**Records supplied**.
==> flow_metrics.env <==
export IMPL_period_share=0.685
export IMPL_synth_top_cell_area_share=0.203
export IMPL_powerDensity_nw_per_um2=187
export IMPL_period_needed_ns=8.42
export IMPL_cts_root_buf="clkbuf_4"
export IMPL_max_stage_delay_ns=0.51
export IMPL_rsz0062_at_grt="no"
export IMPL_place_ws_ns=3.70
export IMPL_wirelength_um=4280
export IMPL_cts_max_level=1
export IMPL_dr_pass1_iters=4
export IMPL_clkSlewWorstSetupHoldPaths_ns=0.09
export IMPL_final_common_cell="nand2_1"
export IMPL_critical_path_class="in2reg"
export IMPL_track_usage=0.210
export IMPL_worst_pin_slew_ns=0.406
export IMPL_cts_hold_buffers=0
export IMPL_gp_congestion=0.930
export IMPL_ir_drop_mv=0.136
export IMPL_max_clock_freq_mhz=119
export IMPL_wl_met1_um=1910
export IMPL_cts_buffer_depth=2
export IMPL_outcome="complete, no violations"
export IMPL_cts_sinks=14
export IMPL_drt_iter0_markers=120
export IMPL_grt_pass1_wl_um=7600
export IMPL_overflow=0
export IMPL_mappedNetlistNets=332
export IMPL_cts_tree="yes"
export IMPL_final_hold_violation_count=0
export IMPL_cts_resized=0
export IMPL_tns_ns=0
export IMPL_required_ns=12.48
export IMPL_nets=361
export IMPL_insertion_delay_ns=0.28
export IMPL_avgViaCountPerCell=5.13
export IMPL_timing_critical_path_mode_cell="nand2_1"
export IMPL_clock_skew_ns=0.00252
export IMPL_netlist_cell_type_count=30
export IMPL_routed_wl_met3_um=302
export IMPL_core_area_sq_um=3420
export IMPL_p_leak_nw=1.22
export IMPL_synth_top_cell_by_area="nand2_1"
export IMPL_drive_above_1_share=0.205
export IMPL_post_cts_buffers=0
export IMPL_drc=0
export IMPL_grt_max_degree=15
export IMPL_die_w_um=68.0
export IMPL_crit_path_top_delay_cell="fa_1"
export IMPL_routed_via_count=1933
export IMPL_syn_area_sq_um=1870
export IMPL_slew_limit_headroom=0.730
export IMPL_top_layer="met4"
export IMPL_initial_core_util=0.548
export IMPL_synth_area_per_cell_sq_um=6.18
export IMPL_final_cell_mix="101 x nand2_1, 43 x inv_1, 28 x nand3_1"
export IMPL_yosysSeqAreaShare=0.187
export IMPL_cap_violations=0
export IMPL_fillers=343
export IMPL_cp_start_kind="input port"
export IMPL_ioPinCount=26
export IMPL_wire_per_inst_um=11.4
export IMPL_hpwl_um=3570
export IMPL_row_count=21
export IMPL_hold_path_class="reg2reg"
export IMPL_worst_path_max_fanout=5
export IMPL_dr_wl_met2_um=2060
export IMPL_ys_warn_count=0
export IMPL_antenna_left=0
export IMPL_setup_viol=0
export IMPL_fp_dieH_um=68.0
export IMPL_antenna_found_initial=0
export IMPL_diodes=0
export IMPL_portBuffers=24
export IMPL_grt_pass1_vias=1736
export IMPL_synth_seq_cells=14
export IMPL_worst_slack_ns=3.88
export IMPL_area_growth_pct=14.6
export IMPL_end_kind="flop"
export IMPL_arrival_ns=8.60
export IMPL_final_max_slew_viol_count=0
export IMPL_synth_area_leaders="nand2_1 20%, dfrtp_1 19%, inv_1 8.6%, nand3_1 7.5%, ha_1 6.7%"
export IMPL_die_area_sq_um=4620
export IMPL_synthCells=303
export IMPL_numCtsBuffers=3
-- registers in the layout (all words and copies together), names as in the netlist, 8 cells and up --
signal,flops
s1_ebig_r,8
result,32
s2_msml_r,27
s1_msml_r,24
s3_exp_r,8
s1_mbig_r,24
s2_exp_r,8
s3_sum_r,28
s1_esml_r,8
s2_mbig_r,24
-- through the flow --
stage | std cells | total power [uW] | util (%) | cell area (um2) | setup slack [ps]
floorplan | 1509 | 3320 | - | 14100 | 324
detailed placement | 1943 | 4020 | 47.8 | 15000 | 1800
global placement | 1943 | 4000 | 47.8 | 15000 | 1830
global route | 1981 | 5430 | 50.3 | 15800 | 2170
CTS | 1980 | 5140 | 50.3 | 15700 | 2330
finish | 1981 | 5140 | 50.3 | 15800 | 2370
## src/rtl/shift_seq_ctrl.sv

```systemverilog
`default_nettype none
// ============================================================================
//  Module      : shift_seq_ctrl
//  Description : Iterative sequencer for the execute-stage logarithmic
//                shifter. One power-of-two stage (1, 2, 4, 8, ...) is applied
//                per clock, which keeps the shift off the single-cycle
//                critical path. Supports ROL, SLL, ROR and SRL. Uses a
//                valid/ready handshake on both sides, a flush (kill) input,
//                and optional early exit once the remaining count bits are
//                all zero.
//                WIDTH is expected to equal 2**CNT_W.
//  Revision    : 1.0 - initial release
// ============================================================================
module shift_seq_ctrl #(
    parameter int WIDTH      = 16,
    parameter int CNT_W      = 4,
    parameter int EARLY_EXIT = 1
) (
    input  logic             clk,
    input  logic             rst,
    input  logic             kill,
    input  logic             in_valid,
    output logic             in_ready,
    input  logic [WIDTH-1:0] In,
    input  logic [CNT_W-1:0] Cnt,
    input  logic [1:0]       Op,
    output logic             out_valid,
    input  logic             out_ready,
    output logic [WIDTH-1:0] Out,
    output logic             busy
);

    // Width of the stage index (0 .. CNT_W-1)
    localparam int K_W = (CNT_W > 1) ? $clog2(CNT_W) : 1;

    localparam logic [1:0] c_OP_ROL = 2'b00;
    localparam logic [1:0] c_OP_SLL = 2'b01;
    localparam logic [1:0] c_OP_ROR = 2'b10;
    localparam logic [1:0] c_OP_SRL = 2'b11;

    localparam logic [CNT_W:0] c_AMT_ONE  = (CNT_W+1)'(1);
    localparam logic [CNT_W:0] c_AMT_FULL = (CNT_W+1)'(WIDTH);
    localparam logic [K_W-1:0] c_K_LAST   = K_W'(CNT_W - 1);
    localparam logic [K_W:0]   c_K_ONE    = (K_W+1)'(1);

    typedef enum logic [1:0] {
        S_IDLE  = 2'd0,
        S_SHIFT = 2'd1,
        S_DONE  = 2'd2
    } state_t;

    state_t           r_state;
    logic [WIDTH-1:0] r_data;      // working operand, one stage applied per cycle
    logic [CNT_W-1:0] r_cnt;       // captured shift amount
    logic [1:0]       r_op;        // captured operation
    logic [K_W-1:0]   r_k;         // current stage index
    logic [WIDTH-1:0] r_out;       // result register, only updated on completion
    logic             r_outValid;

    logic [CNT_W:0]   w_amt;       // 2**k
    logic [CNT_W:0]   w_amtInv;    // WIDTH - 2**k, the wrap-around part of a rotate
    logic [WIDTH-1:0] w_shifted;
    logic [WIDTH-1:0] w_stageOut;
    logic [K_W:0]     w_kNext;
    logic             w_upperZero;
    logic             w_lastStage;

    assign w_amt    = c_AMT_ONE << r_k;
    assign w_amtInv = c_AMT_FULL - w_amt;

    // Single shifter stage of size 2**k selected by the captured operation
    always_comb begin
        w_shifted = r_data;
        case (r_op)
            c_OP_ROL: w_shifted = (r_data << w_amt) | (r_data >> w_amtInv);
            c_OP_SLL: w_shifted = r_data << w_amt;
            c_OP_ROR: w_shifted = (r_data >> w_amt) | (r_data << w_amtInv);
            c_OP_SRL: w_shifted = r_data >> w_amt;
            default:  w_shifted = r_data;
        endcase
    end

    assign w_stageOut  = r_cnt[r_k] ? w_shifted : r_data;

    // Early exit: no count bits above the current stage remain set
    assign w_kNext     = {1'b0, r_k} + c_K_ONE;
    assign w_upperZero = ((r_cnt >> w_kNext) == '0);
    assign w_lastStage = (r_k == c_K_LAST) || ((EARLY_EXIT != 0) && w_upperZero);

    // Sequencer FSM: accept, iterate stages, hold result until consumed
    always_ff @(posedge clk or posedge rst) begin
        if (rst) begin
            r_state    <= S_IDLE;
            r_data     <= '0;
            r_cnt      <= '0;
            r_op       <= '0;
            r_k        <= '0;
            r_out      <= '0;
            r_outValid <= 1'b0;
        end else if (kill) begin
            // Flush wins over everything; a request offered in IDLE is dropped
            r_state    <= S_IDLE;
            r_outValid <= 1'b0;
            r_k        <= '0;
        end else begin
            case (r_state)
                S_IDLE: begin
                    if (in_valid) begin
                        r_data <= In;
                        r_cnt  <= Cnt;
                        r_op   <= Op;
                        r_k    <= '0;
                        if (Cnt == '0) begin
                            r_out      <= In;
                            r_outValid <= 1'b1;
                            r_state    <= S_DONE;
                        end else begin
                            r_state <= S_SHIFT;
                        end
                    end
                end
                S_SHIFT: begin
                    r_data <= w_stageOut;
                    if (w_lastStage) begin
                        r_out      <= w_stageOut;
                        r_outValid <= 1'b1;
                        r_state    <= S_DONE;
                    end else begin
                        r_k <= r_k + 1'b1;
                    end
                end
                S_DONE: begin
                    if (out_ready) begin
                        r_outValid <= 1'b0;
                        r_state    <= S_IDLE;
                    end
                end
                default: begin
                    r_outValid <= 1'b0;
                    r_state    <= S_IDLE;
                end
            endcase
        end
    end

    // Handshake status is a pure decode of the state register
    assign in_ready  = (r_state == S_IDLE);
    assign busy      = (r_state != S_IDLE);
    assign out_valid = r_outValid;
    assign Out       = r_out;

endmodule
`default_nettype wire

```
<file path="src/rtl/main_ctrl_fsm.sv">
// Multicycle MIPS main control FSM: sequences fetch/decode/execute/memory/writeback.
// Define MAIN_CTRL_JUMP_EN to build the JUMP state; otherwise opcode 000010 traps.
module main_ctrl_fsm #(
  parameter int TIMEOUT = 15
) (
  input  logic       clk,
  input  logic       rst,
  input  logic [5:0] Op,
  input  logic       Zero,
  input  logic       mem_ready,
  output logic       IorD,
  output logic       MemRead,
  output logic       MemWrite,
  output logic       IRWrite,
  output logic       RegDst,
  output logic       MemtoReg,
  output logic       RegWrite,
  output logic       ALUSrcA,
  output logic [1:0] ALUSrcB,
  output logic [1:0] PCSource,
  output logic       pc_en,
  output logic [2:0] Aluop,
  output logic       instr_done,
  output logic       illegal
);

  typedef enum logic [3:0] {
    S_FETCH, S_DECODE, S_MEMADR, S_MEMRD, S_MEMWB, S_MEMWR,
    S_EXEC, S_RWB, S_BRANCH, S_IEXEC, S_IWB, S_TRAP
`ifdef MAIN_CTRL_JUMP_EN
    , S_JUMP
`endif
  } state_e;

  localparam logic [5:0] OP_R    = 6'b000000;
  localparam logic [5:0] OP_LW   = 6'b100011;
  localparam logic [5:0] OP_SW   = 6'b101011;
  localparam logic [5:0] OP_BEQ  = 6'b000100;
  localparam logic [5:0] OP_ADDI = 6'b001000;
  localparam logic [5:0] OP_ANDI = 6'b001100;
  localparam logic [5:0] OP_J    = 6'b000010;

  localparam logic [7:0] WAIT_LAST = 8'(TIMEOUT - 1);

  state_e     state_q, state_d;
  logic [7:0] wait_q, wait_d;
  logic       isLoad_q, isLoad_d;
  logic       isAndi_q, isAndi_d;
  logic       memStall;

  always_ff @(posedge clk) begin
    if (rst) begin
      state_q  <= S_FETCH;
      wait_q   <= '0;
      isLoad_q <= 1'b0;
      isAndi_q <= 1'b0;
    end else begin
      state_q  <= state_d;
      wait_q   <= wait_d;
      isLoad_q <= isLoad_d;
      isAndi_q <= isAndi_d;
    end
  end

  // The wait counter only survives while stalling inside a memory state, so it
  // is zero on entry to every memory state; mem_ready beats the timeout.
  always_comb begin
    state_d    = state_q;
    wait_d     = '0;
    isLoad_d   = isLoad_q;
    isAndi_d   = isAndi_q;
    memStall   = 1'b0;
    IorD       = 1'b0;
    MemRead    = 1'b0;
    MemWrite   = 1'b0;
    IRWrite    = 1'b0;
    RegDst     = 1'b0;
    MemtoReg   = 1'b0;
    RegWrite   = 1'b0;
    ALUSrcA    = 1'b0;
    ALUSrcB    = 2'b00;
    PCSource   = 2'b00;
    pc_en      = 1'b0;
    Aluop      = 3'b000;
    instr_done = 1'b0;
    illegal    = 1'b0;

    case (state_q)
      S_FETCH: begin
        MemRead  = 1'b1;
        ALUSrcB  = 2'b01;
        Aluop    = 3'b010;
        IRWrite  = mem_ready;
        pc_en    = mem_ready;
        memStall = 1'b1;
        if (mem_ready) state_d = S_DECODE;
      end
      S_DECODE: begin
        ALUSrcB  = 2'b11;
        Aluop    = 3'b010;
        isLoad_d = (Op == OP_LW);
        isAndi_d = (Op == OP_ANDI);
        case (Op)
          OP_LW, OP_SW:     state_d = S_MEMADR;
          OP_R:             state_d = S_EXEC;
          OP_BEQ:           state_d = S_BRANCH;
          OP_ADDI, OP_ANDI: state_d = S_IEXEC;
`ifdef MAIN_CTRL_JUMP_EN
          OP_J:             state_d = S_JUMP;
`else
          OP_J:             state_d = S_TRAP;
`endif
          default:          state_d = S_TRAP;
        endcase
      end
      S_MEMADR: begin
        ALUSrcA = 1'b1;
        ALUSrcB = 2'b10;
        Aluop   = isLoad_q ? 3'b001 : 3'b010;
        state_d = isLoad_q ? S_MEMRD : S_MEMWR;
      end
      S_MEMRD: begin
        MemRead  = 1'b1;
        IorD     = 1'b1;
        memStall = 1'b1;
        if (mem_ready) state_d = S_MEMWB;
      end
      S_MEMWB: begin
        RegWrite   = 1'b1;
        MemtoReg   = 1'b1;
        instr_done = 1'b1;
        state_d    = S_FETCH;
      end
      S_MEMWR: begin
        MemWrite   = 1'b1;
        IorD       = 1'b1;
        memStall   = 1'b1;
        instr_done = mem_ready;
        if (mem_ready) state_d = S_FETCH;
      end
      S_EXEC: begin
        ALUSrcA = 1'b1;
        Aluop   = 3'b000;
        state_d = S_RWB;
      end
      S_RWB: begin
        RegDst     = 1'b1;
        RegWrite   = 1'b1;
        instr_done = 1'b1;
        state_d    = S_FETCH;
      end
      S_BRANCH: begin
        ALUSrcA    = 1'b1;
        Aluop      = 3'b110;
        PCSource   = 2'b01;
        pc_en      = Zero;
        instr_done = 1'b1;
        state_d    = S_FETCH;
      end
      S_IEXEC: begin
        ALUSrcA = 1'b1;
        ALUSrcB = 2'b10;
        Aluop   = isAndi_q ? 3'b011 : 3'b010;
        state_d = S_IWB;
      end
      S_IWB: begin
        RegWrite   = 1'b1;
        instr_done = 1'b1;
        state_d    = S_FETCH;
      end
`ifdef MAIN_CTRL_JUMP_EN
      S_JUMP: begin
        PCSource   = 2'b10;
        pc_en      = 1'b1;
        instr_done = 1'b1;
        state_d    = S_FETCH;
      end
`endif
      S_TRAP: begin
        illegal = 1'b1;
      end
      default: state_d = S_TRAP;
    endcase

    if (memStall && !mem_ready) begin
      if (wait_q == WAIT_LAST) state_d = S_TRAP;
      else wait_d = wait_q + 8'd1;
    end
  end

endmodule

</file>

**Exercise objective**. In the entries above, the lines between the one holding "export IMPL_drive_above_1_share=0.205" and the one holding "export IMPL_final_max_slew_viol_count=0", inclusive, are to be printed exactly as written, and those alone.

**Result of the task**.
export IMPL_drive_above_1_share=0.205
export IMPL_post_cts_buffers=0
export IMPL_drc=0
export IMPL_grt_max_degree=15
export IMPL_die_w_um=68.0
export IMPL_crit_path_top_delay_cell="fa_1"
export IMPL_routed_via_count=1933
export IMPL_syn_area_sq_um=1870
export IMPL_slew_limit_headroom=0.730
export IMPL_top_layer="met4"
export IMPL_initial_core_util=0.548
export IMPL_synth_area_per_cell_sq_um=6.18
export IMPL_final_cell_mix="101 x nand2_1, 43 x inv_1, 28 x nand3_1"
export IMPL_yosysSeqAreaShare=0.187
export IMPL_cap_violations=0
export IMPL_fillers=343
export IMPL_cp_start_kind="input port"
export IMPL_ioPinCount=26
export IMPL_wire_per_inst_um=11.4
export IMPL_hpwl_um=3570
export IMPL_row_count=21
export IMPL_hold_path_class="reg2reg"
export IMPL_worst_path_max_fanout=5
export IMPL_dr_wl_met2_um=2060
export IMPL_ys_warn_count=0
export IMPL_antenna_left=0
export IMPL_setup_viol=0
export IMPL_fp_dieH_um=68.0
export IMPL_antenna_found_initial=0
export IMPL_diodes=0
export IMPL_portBuffers=24
export IMPL_grt_pass1_vias=1736
export IMPL_synth_seq_cells=14
export IMPL_worst_slack_ns=3.88
export IMPL_area_growth_pct=14.6
export IMPL_end_kind="flop"
export IMPL_arrival_ns=8.60
export IMPL_final_max_slew_viol_count=0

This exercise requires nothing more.